* [Material for this task]
---------------

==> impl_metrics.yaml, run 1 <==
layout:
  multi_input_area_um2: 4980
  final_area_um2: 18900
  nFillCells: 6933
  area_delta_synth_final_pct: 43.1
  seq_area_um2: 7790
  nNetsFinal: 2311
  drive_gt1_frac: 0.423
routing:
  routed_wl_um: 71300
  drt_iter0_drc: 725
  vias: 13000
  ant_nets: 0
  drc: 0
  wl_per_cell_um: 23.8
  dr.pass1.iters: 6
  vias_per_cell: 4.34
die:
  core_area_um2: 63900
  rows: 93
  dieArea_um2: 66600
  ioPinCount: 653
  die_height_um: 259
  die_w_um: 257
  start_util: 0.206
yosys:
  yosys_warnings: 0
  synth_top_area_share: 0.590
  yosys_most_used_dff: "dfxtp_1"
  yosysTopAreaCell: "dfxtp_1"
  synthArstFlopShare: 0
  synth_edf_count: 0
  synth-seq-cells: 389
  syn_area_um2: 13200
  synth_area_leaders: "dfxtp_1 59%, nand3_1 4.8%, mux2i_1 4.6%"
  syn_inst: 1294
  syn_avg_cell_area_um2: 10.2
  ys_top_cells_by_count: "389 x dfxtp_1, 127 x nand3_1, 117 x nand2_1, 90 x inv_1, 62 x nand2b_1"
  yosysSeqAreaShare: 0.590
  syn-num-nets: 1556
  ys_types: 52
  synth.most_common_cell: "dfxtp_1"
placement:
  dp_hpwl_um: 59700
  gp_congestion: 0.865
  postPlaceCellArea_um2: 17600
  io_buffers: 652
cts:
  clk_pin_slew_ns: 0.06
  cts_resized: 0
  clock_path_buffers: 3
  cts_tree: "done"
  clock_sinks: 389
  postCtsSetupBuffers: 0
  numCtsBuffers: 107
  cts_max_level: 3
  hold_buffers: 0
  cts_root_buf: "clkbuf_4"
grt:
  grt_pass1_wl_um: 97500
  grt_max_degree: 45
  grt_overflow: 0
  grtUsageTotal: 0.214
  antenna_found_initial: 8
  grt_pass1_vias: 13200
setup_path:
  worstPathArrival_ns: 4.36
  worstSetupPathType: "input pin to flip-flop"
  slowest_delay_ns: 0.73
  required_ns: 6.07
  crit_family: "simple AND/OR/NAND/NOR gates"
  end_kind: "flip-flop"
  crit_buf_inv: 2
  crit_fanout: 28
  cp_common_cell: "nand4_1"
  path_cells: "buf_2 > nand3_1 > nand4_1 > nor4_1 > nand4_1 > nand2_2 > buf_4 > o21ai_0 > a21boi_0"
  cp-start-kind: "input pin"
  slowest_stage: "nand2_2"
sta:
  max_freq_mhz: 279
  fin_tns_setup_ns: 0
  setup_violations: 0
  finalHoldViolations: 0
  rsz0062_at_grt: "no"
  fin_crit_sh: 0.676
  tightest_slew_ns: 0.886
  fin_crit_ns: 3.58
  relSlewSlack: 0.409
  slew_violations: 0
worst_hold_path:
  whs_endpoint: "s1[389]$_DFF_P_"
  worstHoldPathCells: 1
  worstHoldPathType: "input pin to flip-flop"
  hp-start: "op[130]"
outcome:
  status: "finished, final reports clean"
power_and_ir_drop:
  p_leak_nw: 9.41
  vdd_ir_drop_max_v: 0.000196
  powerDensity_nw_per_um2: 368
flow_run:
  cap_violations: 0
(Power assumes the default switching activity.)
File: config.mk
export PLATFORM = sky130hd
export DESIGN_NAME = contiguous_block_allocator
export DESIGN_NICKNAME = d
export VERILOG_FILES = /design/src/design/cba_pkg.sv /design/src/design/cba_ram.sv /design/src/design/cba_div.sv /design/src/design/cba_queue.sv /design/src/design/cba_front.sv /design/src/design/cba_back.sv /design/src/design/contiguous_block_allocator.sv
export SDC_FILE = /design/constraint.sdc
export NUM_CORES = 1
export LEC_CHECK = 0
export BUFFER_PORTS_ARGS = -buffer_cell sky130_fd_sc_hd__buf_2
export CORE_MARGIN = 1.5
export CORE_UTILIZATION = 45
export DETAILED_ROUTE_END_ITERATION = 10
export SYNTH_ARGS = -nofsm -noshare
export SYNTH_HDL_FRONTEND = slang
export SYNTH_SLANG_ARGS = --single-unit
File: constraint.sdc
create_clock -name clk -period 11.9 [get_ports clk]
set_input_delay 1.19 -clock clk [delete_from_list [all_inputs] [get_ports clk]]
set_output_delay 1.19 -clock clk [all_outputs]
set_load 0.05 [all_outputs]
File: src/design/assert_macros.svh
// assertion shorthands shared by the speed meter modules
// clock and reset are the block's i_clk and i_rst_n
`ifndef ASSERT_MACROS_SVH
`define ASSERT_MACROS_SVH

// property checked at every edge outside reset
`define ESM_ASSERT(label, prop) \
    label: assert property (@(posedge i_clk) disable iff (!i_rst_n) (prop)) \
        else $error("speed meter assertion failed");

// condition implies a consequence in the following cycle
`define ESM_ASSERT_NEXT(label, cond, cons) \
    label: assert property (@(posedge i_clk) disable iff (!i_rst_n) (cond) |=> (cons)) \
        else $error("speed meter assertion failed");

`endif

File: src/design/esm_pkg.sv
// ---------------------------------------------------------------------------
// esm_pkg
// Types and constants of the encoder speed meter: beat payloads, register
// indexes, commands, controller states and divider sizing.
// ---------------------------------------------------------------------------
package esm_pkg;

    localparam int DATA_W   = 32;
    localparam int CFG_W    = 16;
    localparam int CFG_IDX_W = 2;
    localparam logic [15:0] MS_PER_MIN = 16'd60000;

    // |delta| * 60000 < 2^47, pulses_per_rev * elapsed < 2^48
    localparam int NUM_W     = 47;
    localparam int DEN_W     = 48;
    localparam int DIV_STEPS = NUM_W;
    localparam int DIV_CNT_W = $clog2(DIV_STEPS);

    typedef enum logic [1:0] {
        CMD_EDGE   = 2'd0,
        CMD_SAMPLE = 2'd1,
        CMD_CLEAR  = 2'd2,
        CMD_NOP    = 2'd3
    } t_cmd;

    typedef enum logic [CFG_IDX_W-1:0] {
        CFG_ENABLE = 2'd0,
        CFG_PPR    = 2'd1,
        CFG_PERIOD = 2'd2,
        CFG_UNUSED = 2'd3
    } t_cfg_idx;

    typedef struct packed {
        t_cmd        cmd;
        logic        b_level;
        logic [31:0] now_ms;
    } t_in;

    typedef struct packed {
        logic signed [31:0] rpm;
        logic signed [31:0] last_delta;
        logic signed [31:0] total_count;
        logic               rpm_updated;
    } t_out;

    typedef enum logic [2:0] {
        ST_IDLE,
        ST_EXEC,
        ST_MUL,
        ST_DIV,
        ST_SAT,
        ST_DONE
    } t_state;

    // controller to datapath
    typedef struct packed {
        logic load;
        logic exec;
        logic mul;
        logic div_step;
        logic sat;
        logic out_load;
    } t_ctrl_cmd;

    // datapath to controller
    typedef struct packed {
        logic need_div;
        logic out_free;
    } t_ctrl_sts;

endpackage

---------------

* [What you need to do] Copy out each line of the listing that holds the word "flip".

* [Answer to this problem]
  worstSetupPathType: "input pin to flip-flop"
  end_kind: "flip-flop"
  worstHoldPathType: "input pin to flip-flop"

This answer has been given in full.